Published: 14 May 2020 Publication History

Summary

Video streaming applications constitute a significant portion of the Internet traffic today, with mobile accounting for more than half of the online video views. The high share of video in the current Internet traffic mix has prompted many studies that examine video streaming through measurements. However, streaming performance depends on many different factors at different layers of the TCP/IP stack. For example, browser selection at the application layer or the choice of protocol in transport layer can have significant impact on the video performance. Furthermore, video performance heavily depends on the underlying network conditions (eg, network and link layers). For mobile networks, the conditions vary significantly, since each operator has a different deployment strategy and configuration.

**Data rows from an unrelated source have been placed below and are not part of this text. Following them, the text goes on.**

**config.mk**
```make
export PLATFORM = sky130hd
export DESIGN_NAME = fetch_control
export DESIGN_NICKNAME = d
export VERILOG_FILES = /design/src/rtl/fetch_control.sv
export SDC_FILE = /design/constraint.sdc
export NUM_CORES = 1
export LEC_CHECK = 0
export CORE_UTILIZATION = 44
export DETAILED_ROUTE_END_ITERATION = 16
export PLACE_DENSITY_LB_ADDON = 0.25
export SETUP_SLACK_MARGIN = 0.15
export SYNTH_ARGS = -nofsm -noshare
export SYNTH_HDL_FRONTEND = slang
export SYNTH_SLANG_ARGS = --single-unit
```
**constraint.sdc**
```tcl
create_clock -name i_clk -period 3.46 [get_ports i_clk]
set_input_delay 0.519 -clock i_clk [delete_from_list [all_inputs] [get_ports i_clk]]
set_output_delay 0.519 -clock i_clk [all_outputs]
set_load 0.005 [all_outputs]
```
**src/rtl/fetch_control.sv**
```systemverilog
// Byte-serial instruction fetch controller: four big-endian byte reads per instruction, then hand the word to the execute unit.
// Optional build macro FETCH_CONTROL_MISALIGN_TRAP_EN: an unaligned PC at the start of a fetch halts instead of fetching.
module fetch_control #(
    parameter logic [31:0] RESET_PC   = 32'h0000_0000,
    parameter int          DATA_WIDTH = 8
) (
    input  logic                  i_clk,
    input  logic                  i_rst,
    output logic [31:0]           o_mem_addr,
    output logic                  o_mem_write,
    output logic [DATA_WIDTH-1:0] o_mem_data,
    input  logic [DATA_WIDTH-1:0] i_mem_data,
    output logic [31:0]           o_inst,
    output logic [31:0]           o_pc,
    input  logic [31:0]           i_exec_mem_addr,
    input  logic                  i_exec_mem_write,
    input  logic [DATA_WIDTH-1:0] i_exec_mem_data,
    output logic [DATA_WIDTH-1:0] o_exec_mem_data,
    input  logic                  i_ready,
    input  logic                  i_pc_change,
    input  logic [31:0]           i_new_pc,
    input  logic                  i_invalid_inst,
    output logic                  o_retire,
    output logic                  o_halted,
    output logic [1:0]            o_state
);

    // addi x0, x0, 0
    localparam logic [31:0] NOP_INST = 32'h0000_0013;

    typedef enum logic [1:0] {
        FETCH = 2'd0,
        EXEC  = 2'd1,
        HALT  = 2'd2
    } state_e;

    state_e      state_q, state_d;
    logic [1:0]  k_q, k_d;
    logic [31:0] pc_q, pc_d;
    logic [31:0] inst_q, inst_d;

    always_ff @(posedge i_clk) begin
        if (i_rst) begin
            state_q <= FETCH;
            k_q     <= 2'd0;
            pc_q    <= RESET_PC;
            inst_q  <= NOP_INST;
        end else begin
            state_q <= state_d;
            k_q     <= k_d;
            pc_q    <= pc_d;
            inst_q  <= inst_d;
        end
    end

    always_comb begin
        state_d     = state_q;
        k_d         = k_q;
        pc_d        = pc_q;
        inst_d      = inst_q;
        o_mem_addr  = 32'd0;
        o_mem_write = 1'b0;
        o_mem_data  = '0;
        o_inst      = NOP_INST;
        o_retire    = 1'b0;

        case (state_q)
            FETCH: begin
`ifdef FETCH_CONTROL_MISALIGN_TRAP_EN
                if (k_q == 2'd0 && pc_q[1:0] != 2'b00) begin
                    state_d = HALT;
                end else begin
`else
                begin
`endif
                    o_mem_addr = pc_q + {30'd0, k_q};
                    // Byte 0 lands in the most significant lane (big-endian).
                    case (k_q)
                        2'd0:    inst_d[31:24] = i_mem_data[7:0];
                        2'd1:    inst_d[23:16] = i_mem_data[7:0];
                        2'd2:    inst_d[15:8]  = i_mem_data[7:0];
                        default: inst_d[7:0]   = i_mem_data[7:0];
                    endcase
                    k_d = k_q + 2'd1;
                    if (k_q == 2'd3) begin
                        state_d = EXEC;
                    end
                end
            end
            EXEC: begin
                o_inst      = inst_q;
                o_mem_addr  = i_exec_mem_addr;
                o_mem_write = i_exec_mem_write;
                o_mem_data  = i_exec_mem_data;
                // An undecodable instruction halts even on its last cycle and never retires.
                if (i_invalid_inst) begin
                    state_d = HALT;
                end else if (i_ready) begin
                    o_retire = 1'b1;
                    pc_d     = i_pc_change ? i_new_pc : pc_q + 32'd4;
                    k_d      = 2'd0;
                    state_d  = FETCH;
                end
            end
            HALT: begin
                state_d = HALT;
            end
            default: begin
                state_d = HALT;
            end
        endcase
    end

    assign o_pc            = pc_q;
    assign o_halted        = (state_q == HALT);
    assign o_exec_mem_data = i_mem_data;
    assign o_state         = state_q;

endmodule

```
-- Word-level counts from Yosys, hierarchy flattened
Index checks and enable logic that the tools add are counted.
- input bits: 86
- output and inout port bits: 117
- bits in registers: 68
- word-level logic and storage cells: 46
- add/subtract/negate cells: 3
- bitwise gates (word level): 2
- eq/ne operators: 9
- muxes and demuxes: 14
- reduce and logical (&&, ||, !) cells: 11
- operators with widths (cell ; count):
    $mux W32 ; 2
    $pmux W32 S2 ; 1
    $add A32 B2 Y32 ; 1
    $add A32 B3 Y32 const B ; 1
    $reduce_and A2 Y1 ; 5
    $mux W2 ; 4
    $mux W8 ; 1
    $pmux W2 S2 ; 2
    $eq A2 B2 Y1 const B ; 3
    $ne A2 B2 Y1 const B ; 3
    $reduce_and A3 Y1 ; 2
    $eq A2 B1 Y1 const B ; 2
    $logic_not A2 Y1 ; 2
    $mux W1 ; 4
    $ne A3 B3 Y1 const B ; 1
    $reduce_or A3 Y1 ; 1
    $add A2 B1 Y2 const B ; 1
    $not A1 Y1 ; 2
    $reduce_bool A2 Y1 ; 1

-- Logic depth before layout (Yosys ltp)
Gate-level depths: netlist (run 1).
- depth in word-level cells: 4
- depth in mapped cells: 9
- mapped depth without buffers: 8

-- Least setup slack after synthesis (run 1)
Ideal clock, no wire load.
- kind: register -> output
- start: reg k_q[0]
- end: out o_mem_addr[24]
- cell stages (with the launch flop): 9
- path buffers: 0
- arrival: 2395 ps
- path slack: 546 ps
- data required time: 2941 ps
- path through: dfxtp_1 ha_1 inv_1 fa_1 nand4b_1 nor4_2 nand4_1 xnor2_1 o21a_1
- longest elaborated chain between the ends: 2
- RTL lines (element ; line ; RTL):
    start: declaration ; 38 ; logic [1:0] k_q, k_d;
    start signal: assignment ; 50 ; k_q <= k_d;
    $add A32 B2 Y32 ; 76 ; o_mem_addr = pc_q + {30'd0, k_q};
    $pmux W32 S2 ; 67 ; case (state_q)
    end: declaration ; 9 ; output logic [31:0] o_mem_addr,
No other way between the ends.

-- Worst setup path in the final report (run 1)
- start: reg pc_q[3], in the netlist o_pc[3]
- end: out o_mem_addr[14]
- longest elaborated chain between the ends: 2
- RTL lines (element ; line ; RTL):
    start: declaration ; 39 ; logic [31:0] pc_q, pc_d;
    start signal: assignment ; 51 ; pc_q <= pc_d;
    $add A32 B2 Y32 ; 76 ;
    $pmux W32 S2 ; 67 ;
No other way between the ends.

==> metrics.txt, run 1 <==
gpl congestion 0.922; biggest area consumer among synthesized cells dfxtp_1; maximum vdd drop 0.000163 V; min cycle time layout 3.32 ns; initial DRC count 382; RSZ-0062 raised after global routing yes; Final Routed Wirelength 17,100 um; final hold violation count 0; I/O pin count 203; Slowest-stage cell, CP nor4_1; Setup violations, final 0; Congestion Overflow GR 0; Core Region 0.0105 mm2; IO Port Bufs 202; critical path type register to output pin; synth cell count leaders 90 x nand2_1, 73 x a21oi_1, 68 x dfxtp_1; HP Class register to register; Die H 107 um; htree depth 3; share of the synthesized area in the top cell type 28.3%; FP Rows 37; power per cell area 266 mW/mm2; P&R area growth vs syn 51.4%; Worst-Skew Late Latency 0.34 ns; max-cap violation count 0; R2R depth 7; max-slew violation count 0; CTS tree done; ant diodes 0; Initial Utilization 46.0%; initial antenna violation count 0; Post-Place Worst Slack 0.145 ns; worst stage delay on the critical path 0.66 ns; number of flops mapped to enable cells by yosys 0; Slew @ Worst Pin 0.786 ns; Post-route DRC 0; all-layer global routing usage 29.7%; Critical Path End Type output pin; Post-DRT Antenna Nets 0; Cells after Synth 663; Pwr Total 1.94 mW; share of cells above drive strength 1 11.7%; Async SR Flop Fraction 0%; Area after DPL 0.00688 mm2; pin count of the biggest net entering global routing 53; syn_nets 757; final core occ 69.7%; synth warn 0; drt pass-1 iters 5; CP Capture Point o_mem_addr[14]; Clock Skews 0.0101 ns; count leader, synth nand2_1; RR Endpoint o_pc[28]$_SDFFE_PP0P_; Pleak 2.87 nW; Max Freq 301 MHz; clk sinks 68; reg-to-reg slack, setup 0.90 ns; syn avg cell area 7.26 um2; RR Startpoint o_state[0]$_SDFFE_PP0P_; Vias/cell 5.70; nets@finish 936; DIE AREA 0.0114 mm2; Final HPWL DP 12,500 um; status complete, no violations; Worst Setup SP o_pc[3]$_SDFFE_PP0P_; die width 107 um; Final WS setup 0.136 ns; Seq cells post-synth 68; Max Buffers Root-to-Sink 2; first-pass GRT wire length 26,900 um; worst-path fanout max 7; Worst Path Required 2.94 ns; root buffer cell clkbuf_8; Startpoint Class register; setup total negative slack 0 ns; register area 0.00139 mm2; Fillers 860; DR vias 5,608; Final period util 96.1%; Reg clk slew, reported paths 0.08 ns; fin area 0.00729 mm2; wire per inst 17.4 um; prevailing post-synth register cell dfxtp_1; synthesized area 0.00482 mm2; CTS Buf Count 9; Seq/Total Area, Yosys 28.3%; vias in the first global route 5,263; Critical Path AT 2.80 ns; crit path cell chain ha_4, nand3_2, nor4_1, nor2b_1, xor2_1, o21a_1, clkdlybuf4s50_1; Slew headroom 47.4%; count of cell types in the netlist 61; multi-input logic area 0.00315 mm2; synth top area cells dfxtp_1 28%, a21oi_1 7.6%, nand2_1 7.0%
placed cells by master (no fill, tap or decap), types with 4 or more instances in the layout:
cell type and n:
o21ai_0 14, o31ai_1 5, and3_1 14, a21o_1 6, mux2i_1 15, clkbuf_8 11
nand4_1 6, nor4_2 5, and2_1 41, dlymetal6s2s_1 4, nor4_1 6, nand2b_1 7
a22o_1 4, a22oi_1 10, nor3_1 19, ha_1 5, xor2_1 13, inv_1 22
dfxtp_1 53, o21a_1 16, nor2_1 51, dfxtp_2 12, a211oi_1 7, buf_4 33
a31oi_1 4, xnor2_2 4, a21oi_1 73, xnor2_1 11, nand2_1 89, nand3_1 14
nor2b_1 6, clkdlybuf4s50_1 196
worst min path at each step:
stage	slack, ns	from	cells past startpoint	end
3_3_place_gp	0.44	inst_q[30]$_SDFFE_PP0P_	2	inst_q[30]$_SDFFE_PP0P_
6_report	0.46	inst_q[18]$_SDFFE_PP0P_	2	inst_q[18]$_SDFFE_PP0P_
3_5_place_dp	0.44	inst_q[18]$_SDFFE_PP0P_	2	inst_q[18]$_SDFFE_PP0P_
2_1_floorplan	0.43	inst_q[0]$_SDFFE_PP1P_	1	inst_q[0]$_SDFFE_PP1P_
4_1_cts	0.45	inst_q[18]$_SDFFE_PP0P_	2	inst_q[18]$_SDFFE_PP0P_
5_1_grt	0.47	inst_q[18]$_SDFFE_PP0P_	2	inst_q[18]$_SDFFE_PP0P_
logic make-up (layout without fill, tap and decap cells):
kind of cell	after synthesis	in the layout	share of synthesized area, %
buffers and inverters	91	275	8.00
DFF	68	68	28.3
muxes	15	15	3.12
and+or+nand+nor	290	290	31.9
adders and majority gates	8	8	2.23
xor gates and xnor gates	28	28	5.09
AOI/OAI and AO/OA	163	163	21.4
per-stage QoR:
stage / instances / hold WS [ns]
6_report: 983 / 0.456
5_1_grt: 983 / 0.472
2_1_floorplan: 663 / 0.426
4_1_cts: 979 / 0.454
3_3_place_gp: 956 / 0.439
3_5_place_dp: 956 / 0.443
sequential cells by signal (all words and copies together) (netlist names):
| register | flops |
|---|---|
| k_q | 2 |
| o_state | 2 |
| o_pc | 32 |
| inst_q | 32 |
cell type report:
| cell class | instances | share of cell area, % |
|---|---|---|
| Inverter | 23 | 1.18 |
| Clock inverter | 4 | 0.652 |
| Timing Repair Buffer | 236 | 31.4 |
| Clock buffer | 12 | 2.13 |
| Multi-Input combinational cell | 504 | 43.2 |
| Tap cell | 136 | 2.33 |
| Sequential cell | 68 | 19.0 |
layer usage:
layer  track usage, %  routed length (um)
met2             50.6                8230
met5                0                   0
met3             5.53                1430
met4             9.39                 387
met1             37.7                7030
worst max-delay path: cells and delay by family, from the launching register on:
family | cells | cell delay, ns
adders and majority gates | 1 | 0.20
and+or+nand+nor | 3 | 1.06
DFF | 1 | 0.38
xor gates and xnor gates | 1 | 0.17
AOI/OAI and AO/OA | 1 | 0.14
buffers and inverters | 1 | 0.50
power breakdown:
group	switching (mW)	leakage, nW	internal [mW]	total, mW
logic	0.190	2.21	0.223	0.414
registers	0.0287	0.560	0.822	0.851
clock network	0.306	0.102	0.371	0.677
repair_timing:
item	in CTS	in global routing
gates resized for setup	14	25
pin swaps	4	3
setup endpoints to repair	20	20
hold buffers	0	0
setup buffers	7	4
No activity file was read; power rests on OpenSTA's default activity.
==> inputs of run 2 (changes only) <==
Settings changed: MAX_ROUTING_LAYER set to met4.
==> run 2 against run 1 <==
Against the previous run:
- utilization grew 0.12 points
- via count shrank 0.87%
- worst setup slack gained 0.017 ns
- register-to-register slack lost 0.06 ns
- global-route usage grew 0.78 points
- critical endpoint is now o_mem_addr[18]
- sequential cell count is the same
- wire length grew 0.12%
- clock power grew 9.2%
- total power grew 3.1%
- clock-buffer cell count shrank 2
==> metrics.txt, run 2 (synthesis results as in run 1) <==
Vias/cell 5.65; htree depth 3; CTS tree done; most frequent cells in the layout 194 x clkdlybuf4s50_1, 89 x nand2_1, 73 x a21oi_1, 53 x dfxtp_1, 51 x nor2_1; Hold Crit Start inst_q[16]$_SDFFE_PP0P_; Final HPWL DP 12,700 um; Worst-Skew Late Latency 0.33 ns; Area after DPL 0.00691 mm2; DR vias 5,559; I/O pin count 203; vias in the first global route 5,300; pin count of the biggest net entering global routing 44; Max Freq 302 MHz; first-pass GRT wire length 26,600 um; final hold violation count 0; Pleak 2.90 nW; Final WS setup 0.153 ns; max-slew violation count 0; share of cells above drive strength 1 11.6%; RR Endpoint o_pc[28]$_SDFFE_PP0P_; R2R depth 7; Post-DRT Antenna Nets 0; Post-Place Worst Slack 0.126 ns; IO Port Bufs 202; Setup violations, final 0; Worst Setup SP k_q[0]$_SDFFE_PP0P_; Critical Path AT 2.79 ns; status complete, no violations; Slew headroom 42.9%; Clock Skews 0.00684 ns; nets@finish 937; Congestion Overflow GR 0; Initial Utilization 46.0%; wire per inst 17.4 um; fin area 0.00731 mm2; Max Buffers Root-to-Sink 2; critical path type register to output pin; root buffer cell clkbuf_8; Startpoint Class register; CTS Buf Count 9; final core occ 69.8%; initial antenna violation count 0; maximum vdd drop 0.000214 V; reg-to-reg slack, setup 0.84 ns; Slew @ Worst Pin 0.853 ns; register area 0.00139 mm2; Critical Path End Type output pin; Final Routed Wirelength 17,100 um; ant diodes 0; max-cap violation count 0; all-layer global routing usage 30.4%; setup total negative slack 0 ns; P&R area growth vs syn 51.7%; drt pass-1 iters 5; WHS Endpoint inst_q[16]$_SDFFE_PP0P_; Die H 107 um; most common cell after layout, fill and taps aside clkdlybuf4s50_1; die width 107 um; Reg clk slew, reported paths 0.08 ns; multi-input logic area 0.00313 mm2; Worst Path Required 2.94 ns; FP Rows 37; HP Class register to register; DIE AREA 0.0114 mm2; Fillers 854; Post-route DRC 0; Final period util 95.6%; RR Startpoint o_state[0]$_SDFFE_PP0P_; clk sinks 68; Core Region 0.0105 mm2; worst-path fanout max 5; power per cell area 274 mW/mm2; min cycle time layout 3.31 ns; RSZ-0062 raised after global routing yes; CTS Hold Buffers Added 0; Worst Hold Depth 2; initial DRC count 353; gpl congestion 0.930
## run 2: cell types whose count changed in the layout (fill, tap and decap cells not counted), moves of 2 or more
cell | before | now
clkinv_4 | 0 | 2
xnor2_2 | 4 | 0
nand3_1 | 14 | 16
xnor2_1 | 11 | 15
dlymetal6s2s_1 | 4 | 6
clkdlybuf4s50_1 | 196 | 194
nand3_2 | 3 | 1
## run 2: report_power, final
part	internal (mW)	leakage, nW	switching, mW
Sequential	0.821	0.561	0.0291
Clock	0.426	0.116	0.314
Combinational	0.224	2.22	0.188
Total	1.47	2.90	0.531
## run 2: cell type report
| type | count | area share (%) |
|---|---|---|
| Sequential cell | 68 | 19.0 |
| Inverter | 23 | 1.18 |
| Timing Repair Buffer | 237 | 31.6 |
| Tap cell | 136 | 2.33 |
| Multi-Input combinational cell | 504 | 42.8 |
| Clock inverter | 6 | 1.20 |
| Clock buffer | 10 | 1.88 |
## run 2: through the flow
stage          cells  hold WS (ns)  total power [mW]
2_1_floorplan    663         0.426              1.06
3_3_place_gp     960         0.439              1.27
3_5_place_dp     960         0.443              1.28
4_1_cts          980         0.456              2.02
5_1_grt          984         0.478              2.09
6_report         984         0.455              2.00
## run 2: worst max path at each step
stage	end	slack (ns)	depth (start not counted)
floorplan	o_mem_addr[24]	0.55	8
CTS	o_mem_addr[30]	0.11	7
finish	o_mem_addr[18]	0.15	10
global route	o_mem_addr[18]	0.06	10
global placement	o_mem_addr[28]	0.28	10
detailed placement	o_mem_addr[18]	0.13	10
## run 2: what timing repair did
item | 4_1_cts | 5_1_grt
pin swaps | 4 | 4
cloned | 0 | 0
endpoints found under the setup margin | 18 | 20
gates resized for setup | 16 | 23
buffers inserted | 4 | 4
## run 2: worst max-delay path, cell delays in order (launching register included)
cell             delay, ns
dfxtp_4               0.36
ha_2                  0.17
inv_1                 0.05
fa_2                  0.35
nand4b_1              0.22
nor4_2                0.18
buf_4                 0.20
nand3_1               0.10
xnor2_1               0.17
o21a_1                0.14
clkdlybuf4s50_1       0.50
## run 2: layer usage
metal  wire, um  up-vias  GRT usage [%]
met3       1300       31           3.59
met1       7160     2583           37.9
met2       8280      289           50.9
li1           -     2656              -
met5          0        -              -
met4        347        0           10.9
==> inputs of run 3 (changes only) <==
Settings changed: CORE_ASPECT_RATIO set to 1.5, CORE_UTILIZATION 44 to 39.
Clock period 3.46 ns to 2.9 ns, I/O delays scaled along.
==> run 3 against run 2 <==
Against the previous run:
- the flow now finishes with violations (setup timing)
- total power is 36% higher
- hold slack worse by 0.0078 ns
- clock-buffer cell count is 1 higher
- critical path depth is 2 higher
- register-to-register slack worse by 0.22 ns
- non-clock buffer count is 54 higher
- die area is 13% higher
- critical path type unchanged
==> metrics.txt, run 3 (synthesis results as in run 1) <==
post-route insts no fill 1,054; Seq pwr share 37.0%; all-layer global routing usage 29.8%; Fillers 1,034; min cycle time layout 3.03 ns; Reg clk slew, reported paths 0.05 ns; Critical Path End Type output pin; wire per inst 17.7 um; max-slew violation count 0; Post-route DRC 0; Critical Path AT 2.59 ns; Max Freq 330 MHz; initial DRC count 302; nets@finish 991; combinational share of power 18.6%; Post-DRT Antenna Nets 0; RSZ-0062 raised after global routing yes; die width 92.7 um; Final HPWL DP 13,400 um; share of cells above drive strength 1 20.5%; most common cell after layout, fill and taps aside clkdlybuf4s50_1; DR vias 5,808; Area after DPL 0.00722 mm2; Final Routed Wirelength 18,700 um; Setup violations, final 6; Int Pwr 2.04 mW; root buffer cell clkbuf_16; RR Startpoint o_pc[3]$_SDFFE_PP0P_; CTS tree done; P&R area growth vs syn 67.0%; Pleak 3.47 nW; Final WS setup -0.129 ns; status finished, violations left; power share of the clock group 44.3%; FP Rows 49; Startpoint Class register; initial antenna violation count 0; IO Port Bufs 202; Max Buffers Root-to-Sink 2; Slew headroom 47.5%; worst hold slack 0.448 ns; DIE AREA 0.0128 mm2; Clock Skews 0.0103 ns; Die H 138 um; Hold Crit Start inst_q[9]$_SDFFE_PP0P_; maximum vdd drop 0.000281 V; final hold violation count 0; I/O pin count 203; Net Sw Frac 25.2%; clk sinks 68; Post-Place Worst Slack -0.221 ns; ant diodes 0; multi-input logic area 0.00337 mm2; Worst Path Required 2.47 ns; Worst-Skew Late Latency 0.34 ns; power per cell area 339 mW/mm2; max-cap violation count 0; vias in the first global route 5,694; CTS Buf Count 9; pin count of the biggest net entering global routing 46; fin area 0.00804 mm2; Core Region 0.0120 mm2; Vias/cell 5.51; critical path type register to output pin; most frequent cells in the layout 175 x clkdlybuf4s50_1, 88 x nand2_1, 78 x buf_4, 72 x a21oi_1, 54 x dfxtp_1; Worst Setup SP k_q[0]$_SDFFE_PP0P_; sw power 0.686 mW; HP Class register to register; failing checks setup timing; Final period util 104%; htree depth 3; first-pass GRT wire length 29,300 um; setup total negative slack -0.286 ns; Initial Utilization 40.1%; gpl congestion 0.916; placed insts 1,011; Congestion Overflow GR 0; worst-path fanout max 5; Slew @ Worst Pin 0.782 ns; register area 0.00139 mm2; drt pass-1 iters 5
## run 3: cell type report
type	count	share of cell area [%]
Clock buffer	11	3.14
Clock inverter	4	0.902
Inverter	23	1.07
Multi-Input combinational cell	504	41.9
Sequential cell	68	17.3
Tap cell	153	2.38
Timing Repair Buffer	291	33.3
## run 3: stage by stage
stage	total power [mW]	util, %
global placement	1.53	60.1
detailed placement	1.54	60.1
global route	2.83	66.9
CTS	2.73	66.0
finish	2.73	66.9
floorplan	1.27	-
## run 3: power by group through the flow
stage	Clock (mW)	Combinational, mW	Sequential (mW)
floorplan	0	0.241	1.02
global placement	0	0.501	1.03
detailed placement	0	0.513	1.03
CTS	1.21	0.508	1.01
global route	1.26	0.556	1.02
finish	1.21	0.508	1.01
## run 3: worst max-delay path: stages, from the launching register on
cell      delay, ns
dfxtp_2        0.35
ha_4           0.15
inv_2          0.04
fa_2           0.38
nand4b_1       0.26
nor4_4         0.20
buf_6          0.17
buf_6          0.11
buf_6          0.09
nand3_4        0.07
xnor2_2        0.16
o21a_1         0.16
buf_2          0.12
## run 3: path summary, 6_finish.rpt
| check | slack, ns | depth (start not counted) | end |
|---|---|---|---|
| worst max register to register | 0.62 | 7 | o_pc[22]$_SDFFE_PP0P_ |
| worst max-delay path | -0.13 | 12 | o_mem_addr[28] |
| worst min-delay path | 0.45 | 2 | inst_q[9]$_SDFFE_PP0P_ |
| worst min register to register | 0.45 | 2 | inst_q[9]$_SDFFE_PP0P_ |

In this paper, we focus on YouTube and carry out a comprehensive study investigating the influence of different factors on streaming performance. Leveraging the Measuring Mobile Broadband Networks in Europe (MONROE) test bed that enables experimentation with 13 different network configurations in four countries, we collect more than 1800 measurement samples in operational mobile networks. With this campaign, our goal is to quantify the impact of parameters from different layers on YouTube's streaming quality of experience (QoE). More specifically, we analyze the role of the browser (eg, Firefox and Chrome), the impact of transport protocol (eg, TCP or QUIC), the influence of network bandwidth, and signal coverage on streaming QoE. Our analysis reveals that all these parameters need to be taken into account jointly for network management practices, in order to ensure a high end‐user experience.

Graphical Abstract

Video streaming constitutes a significant portion of the Internet traffic, with mobile views accounting for more than half overall. Streaming performance depends on many factors at different layers of the TCP/IP stack. In the paper “Dissecting the Performance of YouTube Video Streaming in Mobile Networks,” authors Anika Schwind, Cise Midoglu, Özgü Alay, Carsten Griwodz, and Florian Wamser carry out a study of YouTube streaming in mobile broadband using the MONROE platform and investigate the impact of different influence factors on overall QoE.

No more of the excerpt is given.